Work item:
Once you reach the line containing "Clk Latency, worst-skew pair -> 590 ps" in the data below, restate each line word for word up to and including the one containing "final wirelength -> 88,200 um".
··········
[flow/run.sh]
#!/bin/bash
# the make line also repeats each setting of config.mk as NAME=value (left out here)
make -C /OpenROAD-flow-scripts/flow DESIGN_CONFIG=/design/flow/config.mk WORK_HOME=/design/flow/orfs CLKGATE_MAP_FILE= finish
[flow/config.mk]
export PLATFORM = sky130hd
export DESIGN_NAME = cordic_pipelined
export DESIGN_NICKNAME = cordic_pipelined
export VERILOG_FILES = /design/flow/design.v
export SDC_FILE = /design/flow/constraint.sdc
export NUM_CORES = 4
export LEC_CHECK = 0
export CAP_MARGIN = 20
export CELL_PAD_IN_SITES_DETAIL_PLACEMENT = 2
export CORE_MARGIN = 2
export CORE_UTILIZATION = 51
export CTS_CLUSTER_SIZE = 16
export GPL_ROUTABILITY_DRIVEN = 1
export MAX_ROUTING_LAYER = met5
export MIN_ROUTING_LAYER = met2
export PLACE_DENSITY_LB_ADDON = 0.03
export SETUP_SLACK_MARGIN = 0.89
export SLEW_MARGIN = 20
[flow/constraint.sdc]
create_clock -name core_clock -period 3.53 [get_ports {clk}]
set_input_delay 0.7060 -clock core_clock [delete_from_list [all_inputs] [get_ports {clk}]]
set_output_delay 0.7060 -clock core_clock [all_outputs]
set_load 0.01 [all_outputs]
[flow/design.v]
`timescale 1ns/100ps
module cordic_stage(clk, x_i, y_i, z_i, x_o, y_o, z_o, arctan);
  parameter z_width = 12; 
  parameter iter_width = 17;  	 
  parameter i=0;  		 
  input signed [z_width:0] arctan;
  input clk;
  input signed [iter_width:0] x_i, y_i;
  input signed [z_width:0] z_i;
  output [iter_width:0] x_o, y_o;
  output [z_width:0] z_o;
  reg d;
  reg signed [iter_width:0] x_o, x_next;
  reg signed [iter_width:0] y_o, y_next;
  reg signed [z_width:0] z_o, z_next;
  always @ (posedge clk)
    begin
      x_o <= x_next;
      y_o <= y_next;
      z_o <= z_next; 
    end
  always @(*)
    begin    
      d = (z_i[11] == 0) ? 0 : 1;
      if(d == 0) begin
        x_next = x_i - (y_i >>> i);
        y_next = y_i + (x_i >>> i);
        z_next = z_i - arctan;
      end
      else begin
        x_next = x_i + (y_i >>> i);
        y_next = y_i - (x_i >>> i);
        z_next = z_i + arctan;
      end
  end
endmodule
`timescale 1ns/100ps
module cordic_pipelined(clk, z0, xn, yn);
  parameter z_width = 12; 
  parameter iter_width = 17;   
  input clk;
  input signed [z_width:0] z0;
  output reg signed [iter_width:0] xn, yn;
  parameter N = 10;  
  reg [(N-1):0] d;
  wire signed [iter_width:0] x [N:0];
  wire signed [iter_width:0] y [N:0];
  wire signed [z_width:0] z [N:0];
  reg signed [z_width:0] z_start;
  assign x[0] = 'b01_0011_0110_1110_1001;   
  assign y[0] = 0;
  assign z[0] = z_start;
  reg [(N-1):0] flip;
  wire flip_in;
  assign flip_in = ((z0[z_width]==1) && (z0 < 'h1A60)) || 
   	((z0[z_width]==0) && (z0 > 'h05A0));    
  always @ (posedge clk)
    flip <= {flip[(N-2):0], flip_in};
  always @ (flip, x[N], y[N]) begin
    if (flip[N-1]) begin    
  	xn = ~( x[N]-1 );  
	yn = ~( y[N]-1 );  
    end
    else begin		 
	xn = x[N];	 
	yn = y[N];	 
    end
  end
  always @ (z0) begin
    if (((z0[z_width]==1) && (z0 < 'h1A60)) || 
   	((z0[z_width]==0) && (z0 > 'h05A0))) begin    
	if (z0[z_width] == 1) begin 			 
	    z_start = z0 + 'hB40; 	   
	end
	else begin
	    z_start = z0 - 'hB40;	   
	end
    end
    else begin
	z_start = z0; 
    end
  end
  wire signed [z_width:0] arctan [(N-1):0];
  assign arctan[0] = 'b0_0010_1101_0000;  
  assign arctan[1] = 'b0_0001_1010_1001;  
  assign arctan[2] = 'b0_0000_1110_0000;  
  assign arctan[3] = 'b0_0000_0111_0010;  
  assign arctan[4] = 'b0_0000_0011_1001;  
  assign arctan[5] = 'b0_0000_0001_1100;  
  assign arctan[6] = 'b0_0000_0000_1110;  
  assign arctan[7] = 'b0_0000_0000_0111;  
  assign arctan[8] = 'b0_0000_0000_0011;  
  assign arctan[9] = 'b0_0000_0000_0001;  
  genvar i;
  generate
    for(i=0; i<N; i=i+1)
      begin: stage_generate
        cordic_stage #(.i(i)) stage_i
        (
          .clk(clk), 
          .x_i(x[i]), .x_o(x[i+1]), 
          .y_i(y[i]), .y_o(y[i+1]), 
          .z_i(z[i]), .z_o(z[i+1]),
          .arctan(arctan[i])
        );
      end
  endgenerate
endmodule
==> results.txt, run 1 <==
outcome -> stopped before the end
Core Density at Floorplan -> 51.3%
die span in y -> 242 um
Synth Seq Share -> 29.6%
simple share -> 13.7%
Async S/R FF share, synth -> 0%
Top cells by area -> dfxtp_1 (30%), ha_1 (17%), xnor2_1 (11%), a21oi_1 (4.9%), xor2_1 (4.9%)
tool error -> [ERROR DPL-0033] detailed placement checks failed during check placement.
Syn Area/Cell -> 8.87 um^2
synthesized area -> 28,800 um^2
aoi share -> 17.2%
most frequent cells after synthesis -> dfxtp_1 (426), ha_1 (382), xnor2_1 (359)
Adder Share, Synth -> 18.5%
Core ar. -> 56,100 um^2
Syn Inst Count -> 3,243
Unique masters post-synth -> 76
yosys stat chip area -> 28,800 um^2
syn nets -> 3,666
ys cells -> 3,243
cell type with the largest total area -> dfxtp_1
num rows -> 87
Top cell area share -> 29.6%
global placement routability congestion -> 0.982
XOR/XNOR Area Share -> 15.9%
number of enable flip-flop cells -> 0
Yosys Warn Count -> 11
IO Count -> 50
Logic family by area -> adder cells
Last stage -> detailed placement
Commonest flop -> dfxtp_1
IO Port Bufs -> 49
Synth flops -> 426
chip width -> 242 um
Die ar. -> 58,300 um^2
top-count cell post-synth -> dfxtp_1
post-synthesis mux area share -> 1.74%
## through the flow
stage	hold WS, ps	cells	TNS, ps	setup slack, ps
3_3_place_gp	310	4058	-363	-158
2_1_floorplan	310	3243	0	335
==> run 2: changes to the inputs <==
Settings changed: ABC_AREA from default to 1, CAP_MARGIN 20 to 40, CELL_PAD_IN_SITES_DETAIL_PLACEMENT 2 to 1, CELL_PAD_IN_SITES_GLOBAL_PLACEMENT from default to 3, CORE_ASPECT_RATIO from default to 1.62, CORE_MARGIN 2 to 7, CORE_UTILIZATION 51 to 34, CTS_CLUSTER_DIAMETER from default to 31, CTS_CLUSTER_SIZE 16 to 19, GPL_TIMING_DRIVEN from default to 1, MAX_ROUTING_LAYER met5 to met4, MIN_ROUTING_LAYER met2 to met1, PLACE_DENSITY_LB_ADDON 0.03 to default, SETUP_SLACK_MARGIN 0.89 to default, SLEW_MARGIN 20 to 30, TNS_END_PERCENT from default to 50.
Clock period 3.53 ns to 4.77 ns, I/O delays scaled along.
==> run 2 against run 1 <==
Compared with the run above:
- now clean on timing, DRC and antenna
- die size grew 61%
- synthesized area grew 1.0%
- synthesized cell count grew 14%
==> results.txt, run 2 <==
ant diodes -> 0
post_cts resized -> 0
non-filler cells, final -> 5,017
CP Capture Type -> output port
Setup CP Type -> flop to output port
Async S/R FF share, synth -> 0% (unchanged)
family with the most delay on the worst path -> buffers and inverters
XOR/XNOR Area Share -> 15.9% (about the same)
final setup fails -> 0
Synth Seq Share -> 29.3% (was 29.6%)
aoi share -> 14.6% (was 17.2%)
Residual DRC -> 0
layout overhead on the synthesized area -> 17.2%
IO Count -> 50 (unchanged)
hold-critical path depth -> 0
clock root buffer -> clkbuf_16
final hold vios -> 0
Final Skew -> 52.1 ps
grt ovf -> 0
Post-Layout Inst Area -> 34,100 um^2
chip width -> 244 um (was 242 um)
clock net sink count -> 426
count of tool warnings -> 40
max-cap violations -> 0
Clk Latency, worst-skew pair -> 670 ps
global placement routability congestion -> 0.854 (was 0.982)
synthesized area -> 29,100 um^2 (was 28,800 um^2)
count of hold-fix buffers inserted at cts -> 0
die span in y -> 386 um (was 242 um)
max-slew violation count -> 0
H-tree depth -> 3
Core Density at Floorplan -> 34.3% (was 51.3%)
DR pass1 iterations -> 5
setup TNS -> 0 ps
post-detailed-route wirelength per cell -> 19.1 um
Critical path origin -> flip[9]
vias in the first global route -> 28.0k
post-CTS setup buffer count -> 0
worst r2r src -> stage_generate[2].stage_i.y_o[3]
Final ANT Viol Nets -> 0
slowest CP cell -> clkdlybuf4s50_1
Logic family by area -> adder cells (unchanged)
DRT iter0 DRCs -> 606
yosys stat chip area -> 29,100 um^2 (was 28,800 um^2)
CTS tree -> yes
Critical Path RT -> 3820 ps
type of origin of the critical path -> flop
most frequent cells after synthesis -> nand2_1 (612), dfxtp_1 (426), a21oi_1 (411) (was dfxtp_1 (426), ha_1 (382), xnor2_1 (359))
final wirelength -> 96,000 um
number of enable flip-flop cells -> 0 (unchanged)
Yosys Warn Count -> 11 (unchanged)
Critical Path Sink -> xn[14]
ys cells -> 3,710 (was 3,243)
Top cells by area -> dfxtp_1 (29%), ha_1 (16%), xor2_1 (12%), nand2_1 (7.9%), a21oi_1 (7.1%) (was dfxtp_1 (30%), ha_1 (17%), xnor2_1 (11%), a21oi_1 (4.9%), xor2_1 (4.9%))
Critical Path, Cell by Cell -> buf_4, inv_1, a31oi_1, a21oi_1, xnor2_1, clkdlybuf4s50_1
vias per cell -> 5.01
Adder Share, Synth -> 18.3% (was 18.5%)
pin count of the biggest net entering global routing -> 26
slowest stage delay, CP -> 600 ps
worst-margin pin slew -> 802 ps
Max Fclk -> 0.247 GHz
post-route setup slack -> 717 ps
Post-DP HPWL -> 81,800 um
clk slew on worst S/H paths -> 50 ps
Endpoint, Worst Hold -> stage_generate[5].stage_i.z_o[1]
num rows -> 136 (was 87)
cts bufs inserted -> 88
IO Port Bufs -> 49 (unchanged)
RSZ-0062 raised after global routing -> no
global-route wire length before repair -> 150,000 um
relative slew slack -> 46.0%
Core ar. -> 84,700 um^2 (was 56,100 um^2)
Layout Nets -> 4,261
Reg-to-Reg End -> stage_generate[3].stage_i.x_o[16]
largest driver fanout on the critical path -> 21
syn nets -> 4,133 (was 3,666)
R2R Setup Slk -> 1220 ps
initial antenna violation count -> 1
Syn Inst Count -> 3,710 (was 3,243)
Syn Area/Cell -> 7.84 um^2 (was 8.87 um^2)
Unique masters post-synth -> 48 (was 76)
R2R cell count -> 17
simple share -> 16.4% (was 13.7%)
placed cell count -> 4,851
cell type with the largest total area -> dfxtp_1 (unchanged)
Total GRT Usage -> 20.7%
worst path bufs/invs -> 3
WP data arrival -> 3100 ps
placed inst area -> 31,000 um^2
post-synthesis mux area share -> 0% (was 1.74%)
hold path start -> stage_generate[4].stage_i.z_o[1]
Period minus WS final -> 4050 ps
top-count cell post-synth -> nand2_1 (was dfxtp_1)
period utilization -> 85.0%
clock buffer depth -> 3
Top cell area share -> 29.3% (was 29.6%)
Synth flops -> 426 (unchanged)
min-delay worst type -> flop to flop
cell count along the critical path -> 6
via count -> 25.2k
Die ar. -> 94,100 um^2 (was 58,300 um^2)
dpl ws -> 851 ps
Commonest flop -> dfxtp_1 (unchanged)
outcome -> finished clean (was stopped before the end)
[run 2: final cells by class]
class,count,area [um^2]
flip-flops and latches,426,8530
well taps,1104,1380
multi-input cells,2872,19000
clock inverters,62,731
clock buffers,103,2380
repair buffers,68,636
fillers,10300,50700
inverters,382,1430
[run 2: layer usage]
metal / track usage, % / share of wire, % / vias up / routed length [um]
li1: - / - / 12700 / -
met1: 17.7 / 34 / 12000 / 32600
met2: 42.9 / 59 / 257 / 56400
met3: 2.03 / 1.8 / 222 / 1770
met4: 11.1 / 5.4 / 0 / 5230
met5: - / 0 / - / 0
[run 2: stage by stage]
stage / utilization [%] / hold slack, ps
4_1_cts: 40.2 / 321
6_report: 40.2 / 316
3_3_place_gp: 36.5 / 312
3_5_place_dp: 36.5 / 313
2_1_floorplan: - / 310
5_1_grt: 40.2 / 332
==> run 3: changes to the inputs <==
Settings changed: ABC_AREA 1 to default, CAP_MARGIN 40 to 20, CELL_PAD_IN_SITES_DETAIL_PLACEMENT 1 to default, CELL_PAD_IN_SITES_GLOBAL_PLACEMENT 3 to default, CORE_ASPECT_RATIO 1.62 to 0.86, CORE_MARGIN 7 to 2, CORE_UTILIZATION 34 to 72, CTS_CLUSTER_DIAMETER 31 to default, CTS_CLUSTER_SIZE 19 to default, GPL_ROUTABILITY_DRIVEN 1 to default, GPL_TIMING_DRIVEN 1 to default, HOLD_SLACK_MARGIN from default to -0.07, MAX_ROUTING_LAYER met4 to default, MIN_ROUTING_LAYER met1 to default, PLACE_DENSITY from default to 0.67, SETUP_SLACK_MARGIN from default to 0.96, SLEW_MARGIN 30 to 20, TNS_END_PERCENT 50 to default.
Clock period 4.77 ns to 3.54 ns, I/O delays scaled along.
==> run 3 against run 2 <==
Compared with the run above:
- the run now fails in global routing
- synthesized area decreased by 1.0%
- die size decreased by 56%
- synthesized cell count decreased by 13%
==> results.txt, run 3 <==
clock root buffer -> clkbuf_16 (unchanged)
yosys stat chip area -> 28,800 um^2 (was 29,100 um^2)
global placement routability congestion -> 0.948 (was 0.854)
Async S/R FF share, synth -> 0% (unchanged)
cell type with the largest total area -> dfxtp_1 (unchanged)
cts bufs inserted -> 44 (was 88)
Top cell area share -> 29.6% (was 29.3%)
ys cells -> 3,243 (was 3,710)
H-tree depth -> 2 (was 3)
outcome -> stopped before the end (was finished clean)
syn nets -> 3,666 (was 4,133)
chip width -> 220 um (was 244 um)
number of enable flip-flop cells -> 0 (unchanged)
post-synthesis mux area share -> 1.74% (was 0%)
IO Port Bufs -> 49 (unchanged)
Synth Seq Share -> 29.6% (was 29.3%)
clock net sink count -> 426 (unchanged)
Top cells by area -> dfxtp_1 (30%), ha_1 (17%), xnor2_1 (11%), a21oi_1 (4.9%), xor2_1 (4.9%) (was dfxtp_1 (29%), ha_1 (16%), xor2_1 (12%), nand2_1 (7.9%), a21oi_1 (7.1%))
Adder Share, Synth -> 18.5% (was 18.3%)
num rows -> 67 (was 136)
XOR/XNOR Area Share -> 15.9% (about the same)
Last stage -> global routing
synthesized area -> 28,800 um^2 (was 29,100 um^2)
aoi share -> 17.2% (was 14.6%)
top-count cell post-synth -> dfxtp_1 (was nand2_1)
simple share -> 13.7% (was 16.4%)
IO Count -> 50 (unchanged)
placed cell count -> 3,798 (was 4,851)
clock buffer depth -> 3 (unchanged)
Unique masters post-synth -> 76 (was 48)
Core Density at Floorplan -> 73.5% (was 34.3%)
Die ar. -> 41,600 um^2 (was 94,100 um^2)
Core ar. -> 39,100 um^2 (was 84,700 um^2)
Logic family by area -> adder cells (unchanged)
Commonest flop -> dfxtp_1 (unchanged)
Yosys Warn Count -> 11 (unchanged)
Syn Inst Count -> 3,243 (was 3,710)
die span in y -> 189 um (was 386 um)
most frequent cells after synthesis -> dfxtp_1 (426), ha_1 (382), xnor2_1 (359) (was nand2_1 (612), dfxtp_1 (426), a21oi_1 (411))
Post-DP HPWL -> 55,600 um (was 81,800 um)
count of hold-fix buffers inserted at cts -> 0 (unchanged)
Syn Area/Cell -> 8.87 um^2 (was 7.84 um^2)
Synth flops -> 426 (unchanged)
==> run 3: metrics by stage <==
stage	area [um^2]	worst slack (ps)	setup TNS, ps
4_1_cts	35100	26.2	0
3_5_place_dp	31100	-175	-589
3_3_place_gp	31100	-136	-257
2_1_floorplan	30100	349	0
==> run 3: what timing repair did <==
item                       CTS
pin swaps                  189
buffers inserted           169
gates resized              384
hold endpoints to repair     0
setup endpoints to repair  210
==> run 4: changes to the inputs <==
Settings changed: CORE_ASPECT_RATIO 0.86 to default, CORE_UTILIZATION 72 to 70, CTS_CLUSTER_SIZE from default to 62, HOLD_SLACK_MARGIN -0.07 to default, PLACE_DENSITY 0.67 to default, SETUP_SLACK_MARGIN 0.96 to -0.17.
Clock period 3.54 ns to 3.23 ns, I/O delays scaled along.
==> run 4 against run 3 <==
Compared with the run above:
- now fails the layout checks on negative setup slack
- synthesized area unchanged
- synthesized cell count stayed put
- die size up 2.8%
==> results.txt, run 4 <==
Commonest flop -> dfxtp_1 (unchanged)
CP Capture Type -> output port
Clk Latency, worst-skew pair -> 590 ps
Reg-to-Reg End -> stage_generate[4].stage_i.x_o[17]
cts bufs inserted -> 46 (was 44)
R2R Setup Slk -> -310 ps
clock root buffer -> clkbuf_16 (unchanged)
vias in the first global route -> 26.2k
post-route setup slack -> -454 ps
chip width -> 207 um (was 220 um)
Core ar. -> 40,700 um^2 (was 39,100 um^2)
Max Fclk -> 0.271 GHz
Final Skew -> 15.8 ps
Critical Path Sink -> yn[11]
aoi share -> 17.2% (unchanged)
Async S/R FF share, synth -> 0% (unchanged)
GRT met1 Usage -> 42.8%
die span in y -> 207 um (was 189 um)
family with the most delay on the worst path -> simple AND/OR/NAND/NOR gates
relative slew slack -> 33.9%
most frequent cells after synthesis -> dfxtp_1 (426), ha_1 (382), xnor2_1 (359) (unchanged)
Synth Seq Share -> 29.6% (unchanged)
simple share -> 13.7% (unchanged)
layout overhead on the synthesized area -> 21.3%
Adder Share, Synth -> 18.5% (unchanged)
Top cells by area -> dfxtp_1 (30%), ha_1 (17%), xnor2_1 (11%), a21oi_1 (4.9%), xor2_1 (4.9%) (unchanged)
Critical Path RT -> 2580 ps
global placement routability congestion -> 0.950 (was 0.948)
Top cell area share -> 29.6% (unchanged)
IO Count -> 50 (unchanged)
setup TNS -> -5300 ps
vias per cell -> 6.34
IO Port Bufs -> 49 (unchanged)
number of enable flip-flop cells -> 0 (unchanged)
R2R cell count -> 13
met3 usage in global routing -> 5.34%
XOR/XNOR Area Share -> 15.9% (unchanged)
Period minus WS final -> 3680 ps
cell count along the critical path -> 5
post-synthesis mux area share -> 1.74% (unchanged)
CTS tree -> yes
post-detailed-route wirelength per cell -> 20.9 um
num rows -> 74 (was 67)
cell type with the largest total area -> dfxtp_1 (unchanged)
met2 Use GR -> 68.0%
final hold vios -> 0
clock net sink count -> 426 (unchanged)
Residual DRC -> 0
hold-critical path depth -> 0
Yosys Warn Count -> 11 (unchanged)
final wirelength -> 88,200 um
DRT iter0 DRCs -> 2,477
synthesized area -> 28,800 um^2 (unchanged)
Critical path origin -> stage_generate[9].stage_i.y_o[4]
Critical Path, Cell by Cell -> or4_4, or2_4, o31ai_1, xnor2_1, dlymetal6s2s_1
Layout Nets -> 4,072
worst-margin pin slew -> 983 ps
Syn Area/Cell -> 8.87 um^2 (unchanged)
max-cap violations -> 0
count of hold-fix buffers inserted at cts -> 0 (unchanged)
violated checks -> negative setup slack
Setup CP Type -> flop to output port
Total GRT Usage -> 37.6%
pin count of the biggest net entering global routing -> 37
min-delay worst type -> flop to flop
initial antenna violation count -> 0
DR pass1 iterations -> 6
hold path start -> flip[1]
syn nets -> 3,666 (unchanged)
worst r2r src -> stage_generate[3].stage_i.y_o[8]
top-count cell post-synth -> dfxtp_1 (unchanged)
grt ovf -> 0
Final ANT Viol Nets -> 0
RSZ-0062 raised after global routing -> yes
Syn Inst Count -> 3,243 (unchanged)
Post-DP HPWL -> 58,700 um (was 55,600 um)
Endpoint, Worst Hold -> flip[2]
ys cells -> 3,243 (unchanged)
clock buffer depth -> 3 (unchanged)
largest driver fanout on the critical path -> 4
Die ar. -> 42,700 um^2 (was 41,600 um^2)
WP data arrival -> 3040 ps
Logic family by area -> adder cells (unchanged)
slowest CP cell -> o31ai_1
period utilization -> 114%
Synth flops -> 426 (unchanged)
final setup fails -> 58
yosys stat chip area -> 28,800 um^2 (unchanged)
max-slew violation count -> 0
GRT Max-Usage Layer -> met2
outcome -> failed layout checks (was stopped before the end)
via count -> 26.8k
Core Density at Floorplan -> 70.6% (was 73.5%)
clk slew on worst S/H paths -> 60 ps
type of origin of the critical path -> flop
Unique masters post-synth -> 76 (unchanged)
global-route wire length before repair -> 130,000 um
H-tree depth -> 2 (unchanged)
slowest stage delay, CP -> 800 ps
count of tool warnings -> 43
worst path bufs/invs -> 1
## run 4: layout make-up
cell class / count / area, um^2
clock buffer: 63 / 1310
tap: 532 / 666
multi-input combinational: 2560 / 20100
antenna: 1 / 2.50
inverter: 204 / 766
timing repair buffer: 411 / 3240
fill: 2074 / 5830
sequential: 426 / 8540
clock inverter: 21 / 249
## run 4: timing repair
item / in CTS / in global routing
pin swaps: 6 / 72
buffers inserted: 2 / 18
resized: 42 / 172
endpoints found under the setup margin: 27 / 68
cloned: 0 / 0
hold endpoints to repair: 0 / 0
## run 4: through the flow
step	setup slack, ps	utilization [%]	instances	cell area (um^2)	hold WS (ps)
final	-454	85.7	4218	34900	320
after global routing	-698	85.7	4217	34900	332
after CTS	-237	83.7	4206	34100	326
after detailed placement	-531	79.5	4120	32400	312
after global placement	-477	79.5	4120	32400	309
after floorplan	-230	-	3243	28800	310
## run 4: metal layers
metal  part of all wire, %  vias up
li1                      -    12200
met1                    38    12600
met2                    49     1357
met3                   6.4      571
met4                   7.3        0
met5                     0        -
==> run 5: changes to the inputs <==
Settings changed: CAP_MARGIN 20 to 40, CELL_PAD_IN_SITES_DETAIL_PLACEMENT from default to 2, CORE_MARGIN 2 to 7, CORE_UTILIZATION 70 to 22, CTS_CLUSTER_SIZE 62 to 19, GPL_ROUTABILITY_DRIVEN from default to 1, MIN_ROUTING_LAYER from default to met2, PLACE_DENSITY_LB_ADDON from default to 0.13, SETUP_SLACK_MARGIN -0.17 to default.
Clock period 3.23 ns to 4.31 ns, I/O delays scaled along.
==> run 5 against run 4 <==
Compared with the run above:
- the run now finishes clean
- count of clock-buffer cells in the layout rose by 9
- synthesized area did not move
- hold slack improved by 3.7 ps
- sequential share of layout area rose by 0.95 points
- synthesized cell count did not move
- utilization fell by 60 points
- non-clock buffer count fell by 312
··········
Exercise result:
Clk Latency, worst-skew pair -> 590 ps
Reg-to-Reg End -> stage_generate[4].stage_i.x_o[17]
cts bufs inserted -> 46 (was 44)
R2R Setup Slk -> -310 ps
clock root buffer -> clkbuf_16 (unchanged)
vias in the first global route -> 26.2k
post-route setup slack -> -454 ps
chip width -> 207 um (was 220 um)
Core ar. -> 40,700 um^2 (was 39,100 um^2)
Max Fclk -> 0.271 GHz
Final Skew -> 15.8 ps
Critical Path Sink -> yn[11]
aoi share -> 17.2% (unchanged)
Async S/R FF share, synth -> 0% (unchanged)
GRT met1 Usage -> 42.8%
die span in y -> 207 um (was 189 um)
family with the most delay on the worst path -> simple AND/OR/NAND/NOR gates
relative slew slack -> 33.9%
most frequent cells after synthesis -> dfxtp_1 (426), ha_1 (382), xnor2_1 (359) (unchanged)
Synth Seq Share -> 29.6% (unchanged)
simple share -> 13.7% (unchanged)
layout overhead on the synthesized area -> 21.3%
Adder Share, Synth -> 18.5% (unchanged)
Top cells by area -> dfxtp_1 (30%), ha_1 (17%), xnor2_1 (11%), a21oi_1 (4.9%), xor2_1 (4.9%) (unchanged)
Critical Path RT -> 2580 ps
global placement routability congestion -> 0.950 (was 0.948)
Top cell area share -> 29.6% (unchanged)
IO Count -> 50 (unchanged)
setup TNS -> -5300 ps
vias per cell -> 6.34
IO Port Bufs -> 49 (unchanged)
number of enable flip-flop cells -> 0 (unchanged)
R2R cell count -> 13
met3 usage in global routing -> 5.34%
XOR/XNOR Area Share -> 15.9% (unchanged)
Period minus WS final -> 3680 ps
cell count along the critical path -> 5
post-synthesis mux area share -> 1.74% (unchanged)
CTS tree -> yes
post-detailed-route wirelength per cell -> 20.9 um
num rows -> 74 (was 67)
cell type with the largest total area -> dfxtp_1 (unchanged)
met2 Use GR -> 68.0%
final hold vios -> 0
clock net sink count -> 426 (unchanged)
Residual DRC -> 0
hold-critical path depth -> 0
Yosys Warn Count -> 11 (unchanged)
final wirelength -> 88,200 um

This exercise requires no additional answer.